2023 single by Dean Brody

"Right Round Here" is a song recorded by Canadian country music artist Dean Brody. The track was written by Stuart Walker and Jenna Walker of the Reklaws with Callum Maudsley, while Gavin Slate produced it. It is the fourth single and title track off Brody's eighth studio album Right Round Here.

==Background==
"Right Round Here" was written by Brody's labelmates the Reklaws and Callum Maudsley.

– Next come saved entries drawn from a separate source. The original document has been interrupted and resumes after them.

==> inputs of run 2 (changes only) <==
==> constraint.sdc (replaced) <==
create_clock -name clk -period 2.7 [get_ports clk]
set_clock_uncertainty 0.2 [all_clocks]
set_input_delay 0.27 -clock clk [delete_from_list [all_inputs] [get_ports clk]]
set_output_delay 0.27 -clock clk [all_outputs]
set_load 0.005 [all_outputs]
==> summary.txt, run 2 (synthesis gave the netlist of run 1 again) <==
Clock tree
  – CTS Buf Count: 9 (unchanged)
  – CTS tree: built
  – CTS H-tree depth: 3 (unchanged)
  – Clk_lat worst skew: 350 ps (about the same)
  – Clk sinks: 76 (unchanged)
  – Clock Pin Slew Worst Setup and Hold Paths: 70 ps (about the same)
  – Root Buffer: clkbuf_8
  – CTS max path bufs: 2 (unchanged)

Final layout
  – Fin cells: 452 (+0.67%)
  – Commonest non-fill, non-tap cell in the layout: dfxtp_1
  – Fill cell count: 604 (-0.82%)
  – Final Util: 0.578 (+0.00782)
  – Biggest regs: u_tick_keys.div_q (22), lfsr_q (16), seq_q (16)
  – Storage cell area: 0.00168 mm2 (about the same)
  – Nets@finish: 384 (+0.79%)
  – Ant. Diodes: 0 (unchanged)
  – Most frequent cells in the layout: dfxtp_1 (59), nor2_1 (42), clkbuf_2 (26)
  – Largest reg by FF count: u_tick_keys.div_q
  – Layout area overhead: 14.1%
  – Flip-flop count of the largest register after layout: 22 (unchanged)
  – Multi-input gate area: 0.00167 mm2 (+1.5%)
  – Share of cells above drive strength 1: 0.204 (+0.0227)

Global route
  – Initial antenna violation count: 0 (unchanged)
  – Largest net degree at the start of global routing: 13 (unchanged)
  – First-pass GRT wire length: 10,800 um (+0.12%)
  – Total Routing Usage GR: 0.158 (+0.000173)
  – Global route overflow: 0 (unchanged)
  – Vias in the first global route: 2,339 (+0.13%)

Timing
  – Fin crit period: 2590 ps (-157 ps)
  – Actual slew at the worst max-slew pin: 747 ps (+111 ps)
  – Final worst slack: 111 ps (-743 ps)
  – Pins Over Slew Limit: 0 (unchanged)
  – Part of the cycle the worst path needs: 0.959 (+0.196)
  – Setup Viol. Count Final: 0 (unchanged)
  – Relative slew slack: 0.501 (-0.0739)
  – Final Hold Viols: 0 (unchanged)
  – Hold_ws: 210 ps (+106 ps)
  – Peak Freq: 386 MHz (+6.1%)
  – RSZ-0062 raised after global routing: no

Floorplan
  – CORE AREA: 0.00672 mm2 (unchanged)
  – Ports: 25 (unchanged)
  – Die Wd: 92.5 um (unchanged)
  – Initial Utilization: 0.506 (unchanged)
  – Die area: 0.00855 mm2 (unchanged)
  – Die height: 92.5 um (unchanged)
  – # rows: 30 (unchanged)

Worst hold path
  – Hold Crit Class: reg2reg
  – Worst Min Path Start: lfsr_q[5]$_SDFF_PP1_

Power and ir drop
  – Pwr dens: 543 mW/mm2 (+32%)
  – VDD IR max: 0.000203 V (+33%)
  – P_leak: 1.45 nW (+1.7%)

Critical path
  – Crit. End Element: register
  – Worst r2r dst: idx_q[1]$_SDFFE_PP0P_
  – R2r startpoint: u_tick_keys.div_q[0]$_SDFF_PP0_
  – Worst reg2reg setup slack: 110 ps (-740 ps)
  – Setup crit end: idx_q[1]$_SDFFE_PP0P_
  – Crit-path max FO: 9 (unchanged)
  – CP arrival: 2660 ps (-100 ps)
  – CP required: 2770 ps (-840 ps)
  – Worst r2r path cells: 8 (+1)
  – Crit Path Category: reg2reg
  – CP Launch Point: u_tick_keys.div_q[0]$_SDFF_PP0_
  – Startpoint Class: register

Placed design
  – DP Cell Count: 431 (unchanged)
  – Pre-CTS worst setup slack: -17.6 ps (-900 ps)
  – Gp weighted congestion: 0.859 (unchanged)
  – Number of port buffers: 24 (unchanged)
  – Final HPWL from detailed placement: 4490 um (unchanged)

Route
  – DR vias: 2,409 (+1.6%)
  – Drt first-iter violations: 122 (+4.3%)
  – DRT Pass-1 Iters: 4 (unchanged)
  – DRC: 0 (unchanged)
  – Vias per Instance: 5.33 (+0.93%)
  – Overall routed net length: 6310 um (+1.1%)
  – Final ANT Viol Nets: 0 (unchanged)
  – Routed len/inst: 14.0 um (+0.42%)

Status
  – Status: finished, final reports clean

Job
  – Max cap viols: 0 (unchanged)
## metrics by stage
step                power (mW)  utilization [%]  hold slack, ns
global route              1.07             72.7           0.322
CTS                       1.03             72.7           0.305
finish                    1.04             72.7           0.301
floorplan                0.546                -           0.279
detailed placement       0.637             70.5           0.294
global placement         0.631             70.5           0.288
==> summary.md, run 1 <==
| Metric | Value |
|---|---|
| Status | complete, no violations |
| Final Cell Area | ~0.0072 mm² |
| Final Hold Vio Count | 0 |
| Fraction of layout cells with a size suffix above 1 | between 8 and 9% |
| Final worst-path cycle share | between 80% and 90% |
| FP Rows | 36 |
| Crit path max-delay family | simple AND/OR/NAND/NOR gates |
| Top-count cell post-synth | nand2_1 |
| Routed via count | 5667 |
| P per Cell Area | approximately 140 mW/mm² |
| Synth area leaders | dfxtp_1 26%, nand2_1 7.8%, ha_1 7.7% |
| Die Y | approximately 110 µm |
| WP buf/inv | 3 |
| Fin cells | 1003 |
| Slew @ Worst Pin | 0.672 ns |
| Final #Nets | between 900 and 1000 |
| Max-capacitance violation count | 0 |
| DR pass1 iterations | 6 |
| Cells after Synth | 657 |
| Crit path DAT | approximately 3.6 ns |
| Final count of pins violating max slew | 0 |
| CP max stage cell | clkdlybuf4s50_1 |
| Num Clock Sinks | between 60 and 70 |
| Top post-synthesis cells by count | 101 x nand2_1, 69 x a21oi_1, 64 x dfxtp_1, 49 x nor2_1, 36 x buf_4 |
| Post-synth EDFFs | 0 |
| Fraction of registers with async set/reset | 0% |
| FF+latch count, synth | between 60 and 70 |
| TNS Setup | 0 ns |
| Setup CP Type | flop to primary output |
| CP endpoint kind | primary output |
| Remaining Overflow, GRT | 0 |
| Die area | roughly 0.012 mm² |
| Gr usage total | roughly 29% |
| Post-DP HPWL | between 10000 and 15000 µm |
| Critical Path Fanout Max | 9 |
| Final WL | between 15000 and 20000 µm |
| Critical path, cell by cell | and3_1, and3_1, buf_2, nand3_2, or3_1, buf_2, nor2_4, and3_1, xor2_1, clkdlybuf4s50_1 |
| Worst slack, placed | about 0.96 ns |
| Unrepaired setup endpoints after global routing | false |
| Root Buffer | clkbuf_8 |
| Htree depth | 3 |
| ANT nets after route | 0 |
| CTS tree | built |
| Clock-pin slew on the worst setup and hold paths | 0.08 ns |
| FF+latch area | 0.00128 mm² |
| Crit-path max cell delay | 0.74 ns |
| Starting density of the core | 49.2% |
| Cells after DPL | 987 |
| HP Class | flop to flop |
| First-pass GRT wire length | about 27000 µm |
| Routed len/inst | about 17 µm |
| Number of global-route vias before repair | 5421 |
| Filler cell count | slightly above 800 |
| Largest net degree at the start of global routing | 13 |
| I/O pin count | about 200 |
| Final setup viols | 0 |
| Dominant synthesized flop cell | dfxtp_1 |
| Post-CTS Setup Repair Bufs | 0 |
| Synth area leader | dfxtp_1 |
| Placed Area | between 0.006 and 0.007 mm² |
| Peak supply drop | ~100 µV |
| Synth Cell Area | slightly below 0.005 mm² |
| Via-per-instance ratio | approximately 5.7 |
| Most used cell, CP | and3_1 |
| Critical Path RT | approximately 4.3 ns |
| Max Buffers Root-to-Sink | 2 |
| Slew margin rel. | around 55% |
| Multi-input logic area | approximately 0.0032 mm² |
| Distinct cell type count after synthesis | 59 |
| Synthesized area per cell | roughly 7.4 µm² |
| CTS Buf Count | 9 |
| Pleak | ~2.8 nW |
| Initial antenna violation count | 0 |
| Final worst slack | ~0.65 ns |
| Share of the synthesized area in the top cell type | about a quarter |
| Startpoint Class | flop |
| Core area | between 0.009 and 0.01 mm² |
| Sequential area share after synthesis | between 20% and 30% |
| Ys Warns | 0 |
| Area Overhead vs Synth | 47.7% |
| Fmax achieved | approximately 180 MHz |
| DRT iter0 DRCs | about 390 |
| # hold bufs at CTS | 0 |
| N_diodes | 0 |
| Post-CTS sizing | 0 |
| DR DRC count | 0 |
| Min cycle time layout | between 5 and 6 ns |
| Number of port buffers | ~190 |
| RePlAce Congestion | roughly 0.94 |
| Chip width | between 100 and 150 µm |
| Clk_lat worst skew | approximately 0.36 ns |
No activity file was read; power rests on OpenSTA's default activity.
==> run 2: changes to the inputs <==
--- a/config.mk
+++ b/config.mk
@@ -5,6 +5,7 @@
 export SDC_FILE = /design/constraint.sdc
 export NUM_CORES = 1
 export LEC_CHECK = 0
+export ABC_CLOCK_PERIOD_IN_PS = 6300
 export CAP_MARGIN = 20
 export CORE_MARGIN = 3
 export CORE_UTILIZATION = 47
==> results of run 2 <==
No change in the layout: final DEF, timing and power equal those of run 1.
==> src/rtl/brq_fifo.sv <==
// Circular FIFO of brq_entry_t with a synchronous flush that empties it in one cycle.
// Latency: a pushed entry is visible at head_data the cycle after the push.
// Backpressure: pushes while full and pops while empty are ignored; flush beats push and pop.
module brq_fifo
  import brq_pkg::*;
#(
  parameter int DEPTH_LOG2 = 2
) (
  input  logic                  clk,
  input  logic                  rstn,
  input  logic                  flush,
  input  logic                  push,
  input  brq_entry_t            push_data,
  input  logic                  pop,
  output brq_entry_t            head_data,
  output logic [DEPTH_LOG2:0]   count,
  output logic                  full,
  output logic                  empty
);

  localparam int DEPTH = 1 << DEPTH_LOG2;

  brq_entry_t            mem [DEPTH];
  logic [DEPTH_LOG2-1:0] head;
  logic [DEPTH_LOG2-1:0] tail;
  logic                  do_push;
  logic                  do_pop;

  assign full      = (count == (DEPTH_LOG2 + 1)'(DEPTH));
  assign empty     = (count == '0);
  assign do_push   = push & ~full & ~flush;
  assign do_pop    = pop & ~empty & ~flush;
  assign head_data = mem[head];

  // Entry storage: written at the tail, never reset (occupancy guards every read).
  always_ff @(posedge clk) begin
    if (do_push) begin
      mem[tail] <= push_data;
    end
  end

  // Pointers and occupancy; flush returns the queue to its reset state.
  always_ff @(posedge clk) begin
    if (!rstn || flush) begin
      head  <= '0;
      tail  <= '0;
      count <= '0;
    end else begin
      if (do_push) tail <= tail + DEPTH_LOG2'(1);
      if (do_pop)  head <= head + DEPTH_LOG2'(1);
      case ({do_push, do_pop})
        2'b10:   count <= count + (DEPTH_LOG2 + 1)'(1);
        2'b01:   count <= count - (DEPTH_LOG2 + 1)'(1);
        default: count <= count;
      endcase
    end
  end

endmodule

==> src/rtl/branch_resolve_queue.sv <==
// Holds predicted branches in order, checks outcomes from execute, drives predictor updates and flushes.
// Latency: update/mispredict pulse 1 cycle after resolve; resolves are spaced so upd_valid is never back-to-back.
// Backpressure: push_ready = ~full (no bypass); res_ready = ~empty & ~upd_valid. Stats counters built only with BRQ_STATS_EN.
module branch_resolve_queue
  import brq_pkg::*;
#(
  parameter int DEPTH_LOG2  = 2,
  parameter int INDEX_WIDTH = BRQ_INDEX_WIDTH
) (
  input  logic                   clk,
  input  logic                   rstn,
  input  logic                   push_valid,
  output logic                   push_ready,
  input  logic [31:0]            push_pc,
  input  logic [INDEX_WIDTH-1:0] push_index,
  input  logic                   push_pred,
  input  logic [31:0]            push_target,
  input  logic                   res_valid,
  output logic                   res_ready,
  input  logic                   res_taken,
  output logic                   upd_valid,
  output logic [31:0]            upd_pc,
  output logic [INDEX_WIDTH-1:0] upd_index,
  output logic                   upd_taken,
  output logic                   mispredict,
  output logic [31:0]            redirect_pc,
  output logic [DEPTH_LOG2:0]    count,
  output logic [31:0]            stat_branches,
  output logic [31:0]            stat_mispredicts
);

  brq_entry_t push_entry;
  brq_entry_t head_entry;
  logic       full;
  logic       empty;
  logic       push_fire;
  logic       res_fire;
  logic       mis_now;

  // Pack the incoming prediction into a queue entry.
  always_comb begin
    push_entry        = '0;
    push_entry.pc     = push_pc;
    push_entry.index  = BRQ_INDEX_WIDTH'(push_index);
    push_entry.pred   = push_pred;
    push_entry.target = push_target;
  end

  assign push_ready = ~full;
  assign res_ready  = ~empty & ~upd_valid;
  assign push_fire  = push_valid & push_ready;
  assign res_fire   = res_valid & res_ready;
  // A wrong prediction flushes everything younger, including a push arriving this cycle.
  assign mis_now    = res_fire & (res_taken != head_entry.pred);

  brq_fifo #(
    .DEPTH_LOG2 (DEPTH_LOG2)
  ) u_fifo (
    .clk       (clk),
    .rstn      (rstn),
    .flush     (mis_now),
    .push      (push_fire & ~mis_now),
    .push_data (push_entry),
    .pop       (res_fire),
    .head_data (head_entry),
    .count     (count),
    .full      (full),
    .empty     (empty)
  );

  // Register the predictor update and flush for one cycle after each resolve.
  always_ff @(posedge clk) begin
    if (!rstn) begin
      upd_valid   <= 1'b0;
      upd_pc      <= '0;
      upd_index   <= '0;
      upd_taken   <= 1'b0;
      mispredict  <= 1'b0;
      redirect_pc <= '0;
    end else begin
      upd_valid  <= res_fire;
      mispredict <= mis_now;
      if (res_fire) begin
        upd_pc    <= head_entry.pc;
        upd_index <= INDEX_WIDTH'(head_entry.index);
        upd_taken <= res_taken;
      end
      if (mis_now) begin
        redirect_pc <= res_taken ? head_entry.target : head_entry.pc + BRQ_PC_STEP;
      end
    end
  end

`ifdef BRQ_STATS_EN
  // Free-running resolve and mispredict counters, wrapping at 2^32.
  always_ff @(posedge clk) begin
    if (!rstn) begin
      stat_branches    <= '0;
      stat_mispredicts <= '0;
    end else begin
      if (res_fire) stat_branches    <= stat_branches + 32'd1;
      if (mis_now)  stat_mispredicts <= stat_mispredicts + 32'd1;
    end
  end
`else
  assign stat_branches    = '0;
  assign stat_mispredicts = '0;
`endif

endmodule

Brody remarked that he felt a connection to the lyrics upon hearing the song, stating "I recognize how lucky I was to be raised with these values and know I wouldn’t be where I am today without them".

==Critical reception==
Logan Miller of Front Porch Music positively spoke of the song, stating it "is not just another country song; it’s an anthem that pays tribute to the vast, beautiful land we call Canada". He added that Brody's "personal connection to the lyrics shines through as he reflects on his small-town roots and the values instilled in him by his tight-knit community".

==Live performance==
On September 16, 2023, Brody performed "Right Round Here" at the 2023 Canadian Country Music Awards in Hamilton, Ontario. His performance opened with the playing of his track "Intro (Northern Anthem)", before Brody and his band began performing "Right Round Here". The show was broadcast live on CTV in Canada, and his performance was later uploaded to YouTube.

==Charts==

Chart performance for "Right Round Here"
| Chart (2023–2024) | Peak position |
|---|---|
| Canada (Canadian Hot 100) | 87 |
| Canada Country (Billboard) | 1 |

==Certifications==

Certifications for "Right Round Here"
| Region | Certification | Certified units/sales |
| Canada (Music Canada) | Gold | 40,000^{‡} |
^{‡} Sales+streaming figures based on certification alone.